• _TO DO_:
In the material below, find every line containing "shared" and copy that line.

• _SOURCE DATA_:
### src/vr_threshold_duty_from_rpm_unit_macros.svh
// assertion macros shared by the vr threshold duty unit
`ifndef VR_THRESHOLD_DUTY_FROM_RPM_UNIT_MACROS_SVH
`define VR_THRESHOLD_DUTY_FROM_RPM_UNIT_MACROS_SVH

// same-cycle implication, checked outside reset
`define VTD_ASSERT_NOW(label, ante, cons, msg) \
    label: assert property (@(posedge i_clk) disable iff (!i_rst_n) (ante) |-> (cons)) \
        else $error(msg);

// next-cycle implication, checked outside reset
`define VTD_ASSERT_NEXT(label, ante, cons, msg) \
    label: assert property (@(posedge i_clk) disable iff (!i_rst_n) (ante) |=> (cons)) \
        else $error(msg);

`endif

### src/vtd_pkg.sv
// shared types, constants and helpers of the vr threshold duty unit
package vtd_pkg;

    localparam int C_WORD_W     = 48;
    localparam int C_WORD_BYTES = 6;
    localparam int C_CHANNELS   = 2;
    localparam int C_ADDR_W     = 6;
    localparam int C_DATA_W     = 64;
    localparam int C_RPM_W      = 16;
    localparam int C_X_W        = 14;
    localparam int C_CV_W       = 8;
    localparam int C_SUPPLY_W   = 13;
    localparam int C_DUTY_W     = 14;
    localparam int C_ENABLE_W   = 2;
    localparam int C_PROD_W     = 26;
    localparam int C_IRW        = C_X_W + C_CV_W;
    localparam int C_DRW        = C_SUPPLY_W + C_DUTY_W;

    localparam logic [C_X_W-1:0]    C_RPM_BIN_UNIT      = 14'd50;
    localparam logic [C_CV_W-1:0]   C_ZERO_DRIVE_CV     = 8'd250;
    localparam logic [17:0]         C_DUTY_NUMER_PER_CV = 18'd132000;
    localparam logic [C_DUTY_W-1:0] C_DUTY_FULL         = 14'd10000;

    localparam logic [C_WORD_W-1:0]   C_RPM_POINTS_RST  = 48'h8C72_593F_260C;
    localparam logic [C_WORD_W-1:0]   C_VOLT_POINTS_RST = 48'h786C_6054_483C;
    localparam logic [C_ENABLE_W-1:0] C_ENABLE_RST      = 2'd0;
    localparam logic [C_SUPPLY_W-1:0] C_SUPPLY_RST      = 13'd3300;

    typedef enum logic [2:0] {
        REG_CURVE0_RPM,
        REG_CURVE0_VOLT,
        REG_CURVE1_RPM,
        REG_CURVE1_VOLT,
        REG_CHANNEL_ENABLE,
        REG_SUPPLY
    } t_reg_idx;

    typedef struct packed {
        logic              enable;
        logic              direct;
        logic [C_CV_W-1:0] cv_direct;
    } t_int_side;

    typedef struct packed {
        logic              enable;
        logic              zero;
        logic              sat;
        logic [C_CV_W-1:0] cv;
    } t_duty_side;

    function automatic logic [7:0] f_point(input logic [C_WORD_W-1:0] word, input int idx);
        logic [7:0] res;
        res = 8'd0;
        if (idx < C_WORD_BYTES) begin
            res = word[8*idx +: 8];
        end
        return res;
    endfunction

endpackage

### src/vtd_div.sv
// pipelined restoring divider, one quotient bit per stage
module vtd_div #(
    parameter int DEN_W  = 14,
    parameter int QUO_W  = 8,
    parameter int SIDE_W = 10
) (
    input  logic                     i_clk,
    input  logic                     i_rst_n,
    input  logic                     i_valid,
    output logic                     o_ready,
    input  logic [DEN_W+QUO_W-1:0]   i_num,
    input  logic [DEN_W-1:0]         i_den,
    input  logic [SIDE_W-1:0]        i_side,
    output logic                     o_valid,
    input  logic                     i_ready,
    output logic [QUO_W-1:0]         o_quo,
    output logic [SIDE_W-1:0]        o_side
);

    localparam int RW = DEN_W + QUO_W;

    logic [QUO_W-1:0]  r_vld;
    logic [RW-1:0]     r_rem  [QUO_W];
    logic [DEN_W-1:0]  r_den  [QUO_W];
    logic [QUO_W-1:0]  r_quo  [QUO_W];
    logic [SIDE_W-1:0] r_side [QUO_W];

    logic [QUO_W-1:0]  w_adv;
    logic [QUO_W-1:0]  w_src_vld;
    logic [QUO_W-1:0]  w_take;
    logic [RW-1:0]     w_src_rem  [QUO_W];
    logic [DEN_W-1:0]  w_src_den  [QUO_W];
    logic [QUO_W-1:0]  w_src_quo  [QUO_W];
    logic [SIDE_W-1:0] w_src_side [QUO_W];
    logic [RW-1:0]     n_rem      [QUO_W];
    logic [QUO_W-1:0]  n_quo      [QUO_W];

    for (genvar k = 0; k < QUO_W; k++) begin : g_stage
        logic [RW-1:0] w_shift;

        if (k == 0) begin : g_first
            assign w_src_vld[k]  = i_valid;
            assign w_src_rem[k]  = i_num;
            assign w_src_den[k]  = i_den;
            assign w_src_quo[k]  = '0;
            assign w_src_side[k] = i_side;
        end else begin : g_next
            assign w_src_vld[k]  = r_vld[k-1];
            assign w_src_rem[k]  = r_rem[k-1];
            assign w_src_den[k]  = r_den[k-1];
            assign w_src_quo[k]  = r_quo[k-1];
            assign w_src_side[k] = r_side[k-1];
        end

        assign w_shift   = RW'(w_src_den[k]) << (QUO_W - 1 - k);
        assign w_take[k] = w_src_rem[k] >= w_shift;
        assign n_rem[k]  = w_take[k] ? (w_src_rem[k] - w_shift) : w_src_rem[k];
        assign n_quo[k]  = w_take[k] ? (w_src_quo[k] | (QUO_W'(1) << (QUO_W - 1 - k)))
                                     : w_src_quo[k];
    end

    always_comb begin
        w_adv[QUO_W-1] = !r_vld[QUO_W-1] || i_ready;
        for (int k = QUO_W - 2; k >= 0; k--) begin
            w_adv[k] = !r_vld[k] || w_adv[k+1];
        end
    end

    always_ff @(posedge i_clk) begin
        if (!i_rst_n) begin
            r_vld <= '0;
        end else begin
            for (int k = 0; k < QUO_W; k++) begin
                if (w_adv[k]) begin
                    r_vld[k] <= w_src_vld[k];
                end
            end
        end
    end

    always_ff @(posedge i_clk) begin
        for (int k = 0; k < QUO_W; k++) begin
            if (w_adv[k]) begin
                r_rem[k]  <= n_rem[k];
                r_den[k]  <= w_src_den[k];
                r_quo[k]  <= n_quo[k];
                r_side[k] <= w_src_side[k];
            end
        end
    end

    assign o_ready = w_adv[0];
    assign o_valid = r_vld[QUO_W-1];
    assign o_quo   = r_quo[QUO_W-1];
    assign o_side  = r_side[QUO_W-1];

endmodule

### src/vtd_interp.sv
// curve stages: bin scaling, segment choice, products and rounded dividend
module vtd_interp import vtd_pkg::*; #(
    parameter int CURVE_POINTS = 6
) (
    input  logic                i_clk,
    input  logic                i_rst_n,
    input  logic                i_valid,
    output logic                o_ready,
    input  logic [C_RPM_W-1:0]  i_rpm,
    input  logic [C_WORD_W-1:0] i_rpm_word,
    input  logic [C_WORD_W-1:0] i_volt_word,
    input  logic                i_enable,
    output logic                o_valid,
    input  logic                i_ready,
    output logic [C_IRW-1:0]    o_num,
    output logic [C_X_W-1:0]    o_den,
    output t_int_side           o_side
);

    localparam int STAGES = 4;

    logic [STAGES-1:0] r_vld;
    logic [STAGES-1:0] w_adv;

    // stage a: bins in rpm
    logic [C_RPM_W-1:0]  r_a_rpm;
    logic [C_X_W-1:0]    r_a_x [CURVE_POINTS];
    logic [C_X_W-1:0]    n_a_x [CURVE_POINTS];
    logic [C_WORD_W-1:0] r_a_volt;
    logic                r_a_en;

    // stage b: segment
    logic                w_lo;
    logic                w_hi;
    logic                n_b_direct, r_b_direct;
    logic [C_CV_W-1:0]   n_b_cv, r_b_cv;
    logic [C_X_W-1:0]    n_b_x0, r_b_x0;
    logic [C_X_W-1:0]    n_b_x1, r_b_x1;
    logic [C_CV_W-1:0]   n_b_v0, r_b_v0;
    logic [C_CV_W-1:0]   n_b_v1, r_b_v1;
    logic [C_RPM_W-1:0]  r_b_rpm;
    logic                r_b_en;

    // stage c: weighted products
    logic [C_X_W-1:0]    w_dist_hi;
    logic [C_X_W-1:0]    w_dist_lo;
    logic [C_IRW-1:0]    n_c_p0, r_c_p0;
    logic [C_IRW-1:0]    n_c_p1, r_c_p1;
    logic [C_X_W-1:0]    n_c_d, r_c_d;
    logic                r_c_direct;
    logic [C_CV_W-1:0]   r_c_cv;
    logic                r_c_en;

    // stage d: dividend with half-up rounding
    logic [C_IRW-1:0]    n_d_num, r_d_num;
    logic [C_X_W-1:0]    n_d_den, r_d_den;
    t_int_side           n_d_side, r_d_side;

    always_comb begin
        w_adv[STAGES-1] = !r_vld[STAGES-1] || i_ready;
        for (int k = STAGES - 2; k >= 0; k--) begin
            w_adv[k] = !r_vld[k] || w_adv[k+1];
        end
    end

    always_ff @(posedge i_clk) begin
        if (!i_rst_n) begin
            r_vld <= '0;
        end else begin
            if (w_adv[0]) begin
                r_vld[0] <= i_valid;
            end
            for (int k = 1; k < STAGES; k++) begin
                if (w_adv[k]) begin
                    r_vld[k] <= r_vld[k-1];
                end
            end
        end
    end

    always_comb begin
        for (int i = 0; i < CURVE_POINTS; i++) begin
            n_a_x[i] = C_X_W'(f_point(i_rpm_word, i)) * C_RPM_BIN_UNIT;
        end
    end

    always_comb begin
        w_lo   = r_a_rpm <= C_RPM_W'(r_a_x[0]);
        w_hi   = r_a_rpm >= C_RPM_W'(r_a_x[CURVE_POINTS-1]);
        n_b_x0 = r_a_x[0];
        n_b_x1 = r_a_x[1];
        n_b_v0 = f_point(r_a_volt, 0);
        n_b_v1 = f_point(r_a_volt, 1);
        // highest start point at or below the speed
        for (int i = 1; i <= CURVE_POINTS - 2; i++) begin
            if (C_RPM_W'(r_a_x[i]) <= r_a_rpm) begin
                n_b_x0 = r_a_x[i];
                n_b_x1 = r_a_x[i+1];
                n_b_v0 = f_point(r_a_volt, i);
                n_b_v1 = f_point(r_a_volt, i + 1);
            end
        end
        n_b_direct = 1'b1;
        if (w_lo) begin
            n_b_cv = f_point(r_a_volt, 0);
        end else if (w_hi) begin
            n_b_cv = f_point(r_a_volt, CURVE_POINTS - 1);
        end else if (n_b_x1 <= n_b_x0) begin
            n_b_cv = n_b_v0;
        end else if (r_a_rpm >= C_RPM_W'(n_b_x1)) begin
            n_b_cv = n_b_v1;
        end else begin
            n_b_cv     = '0;
            n_b_direct = 1'b0;
        end
    end

    always_comb begin
        w_dist_hi = C_X_W'(C_RPM_W'(r_b_x1) - r_b_rpm);
        w_dist_lo = C_X_W'(r_b_rpm - C_RPM_W'(r_b_x0));
        n_c_p0    = C_IRW'(r_b_v0) * C_IRW'(w_dist_hi);
        n_c_p1    = C_IRW'(r_b_v1) * C_IRW'(w_dist_lo);
        n_c_d     = r_b_x1 - r_b_x0;
    end

    always_comb begin
        if (r_c_direct) begin
            n_d_num = '0;
            n_d_den = C_X_W'(1);
        end else begin
            n_d_num = r_c_p0 + r_c_p1 + C_IRW'(r_c_d >> 1);
            n_d_den = r_c_d;
        end
        n_d_side.enable    = r_c_en;
        n_d_side.direct    = r_c_direct;
        n_d_side.cv_direct = r_c_cv;
    end

    always_ff @(posedge i_clk) begin
        if (w_adv[0]) begin
            r_a_rpm  <= i_rpm;
            r_a_x    <= n_a_x;
            r_a_volt <= i_volt_word;
            r_a_en   <= i_enable;
        end
        if (w_adv[1]) begin
            r_b_direct <= n_b_direct;
            r_b_cv     <= n_b_cv;
            r_b_x0     <= n_b_x0;
            r_b_x1     <= n_b_x1;
            r_b_v0     <= n_b_v0;
            r_b_v1     <= n_b_v1;
            r_b_rpm    <= r_a_rpm;
            r_b_en     <= r_a_en;
        end
        if (w_adv[2]) begin
            r_c_p0     <= n_c_p0;
            r_c_p1     <= n_c_p1;
            r_c_d      <= n_c_d;
            r_c_direct <= r_b_direct;
            r_c_cv     <= r_b_cv;
            r_c_en     <= r_b_en;
        end
        if (w_adv[3]) begin
            r_d_num  <= n_d_num;
            r_d_den  <= n_d_den;
            r_d_side <= n_d_side;
        end
    end

    assign o_ready = w_adv[0];
    assign o_valid = r_vld[STAGES-1];
    assign o_num   = r_d_num;
    assign o_den   = r_d_den;
    assign o_side  = r_d_side;

endmodule

### src/vtd_duty.sv
// duty stages: drive numerator, supply rounding and saturation test
module vtd_duty import vtd_pkg::*; (
    input  logic                  i_clk,
    input  logic                  i_rst_n,
    input  logic                  i_valid,
    output logic                  o_ready,
    input  logic [C_CV_W-1:0]     i_quo,
    input  t_int_side             i_side,
    input  logic [C_SUPPLY_W-1:0] i_supply,
    output logic                  o_valid,
    input  logic                  i_ready,
    output logic [C_DRW-1:0]      o_num,
    output logic [C_SUPPLY_W-1:0] o_den,
    output t_duty_side            o_side
);

    localparam int STAGES = 2;

    logic [STAGES-1:0] r_vld;
    logic [STAGES-1:0] w_adv;

    logic [C_CV_W-1:0]     w_cv;
    logic                  w_zero;
    logic [C_CV_W-1:0]     w_diff;
    logic [C_PROD_W-1:0]   n_f_prod, r_f_prod;
    logic [C_SUPPLY_W-1:0] n_f_s, r_f_s;
    logic [C_CV_W-1:0]     r_f_cv;
    logic                  r_f_zero;
    logic                  r_f_en;

    logic [C_PROD_W-1:0]   w_np;
    logic                  w_sat;
    logic [C_DRW-1:0]      n_g_num, r_g_num;
    logic [C_SUPPLY_W-1:0] r_g_den;
    t_duty_side            n_g_side, r_g_side;

    always_comb begin
        w_adv[STAGES-1] = !r_vld[STAGES-1] || i_ready;
        for (int k = STAGES - 2; k >= 0; k--) begin
            w_adv[k] = !r_vld[k] || w_adv[k+1];
        end
    end

    always_ff @(posedge i_clk) begin
        if (!i_rst_n) begin
            r_vld <= '0;
        end else begin
            if (w_adv[0]) begin
                r_vld[0] <= i_valid;
            end
            for (int k = 1; k < STAGES; k++) begin
                if (w_adv[k]) begin
                    r_vld[k] <= r_vld[k-1];
                end
            end
        end
    end

    always_comb begin
        w_cv     = i_side.direct ? i_side.cv_direct : i_quo;
        w_zero   = w_cv >= C_ZERO_DRIVE_CV;
        w_diff   = w_zero ? '0 : (C_ZERO_DRIVE_CV - w_cv);
        n_f_prod = C_PROD_W'(C_DUTY_NUMER_PER_CV) * C_PROD_W'(w_diff);
        // zero supply behaves as one millivolt
        n_f_s    = (i_supply == '0) ? C_SUPPLY_W'(1) : i_supply;
    end

    always_comb begin
        w_np            = r_f_prod + C_PROD_W'(r_f_s >> 1);
        w_sat           = C_DRW'(w_np) >= {r_f_s, C_DUTY_W'(0)};
        n_g_num         = w_sat ? '0 : C_DRW'(w_np);
        n_g_side.enable = r_f_en;
        n_g_side.zero   = r_f_zero;
        n_g_side.sat    = w_sat;
        n_g_side.cv     = r_f_cv;
    end

    always_ff @(posedge i_clk) begin
        if (w_adv[0]) begin
            r_f_prod <= n_f_prod;
            r_f_s    <= n_f_s;
            r_f_cv   <= w_cv;
            r_f_zero <= w_zero;
            r_f_en   <= i_side.enable;
        end
        if (w_adv[1]) begin
            r_g_num  <= n_g_num;
            r_g_den  <= r_f_s;
            r_g_side <= n_g_side;
        end
    end

    assign o_ready = w_adv[0];
    assign o_valid = r_vld[STAGES-1];
    assign o_num   = r_g_num;
    assign o_den   = r_g_den;
    assign o_side  = r_g_side;

endmodule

• _RESULT_:
// assertion macros shared by the vr threshold duty unit
// shared types, constants and helpers of the vr threshold duty unit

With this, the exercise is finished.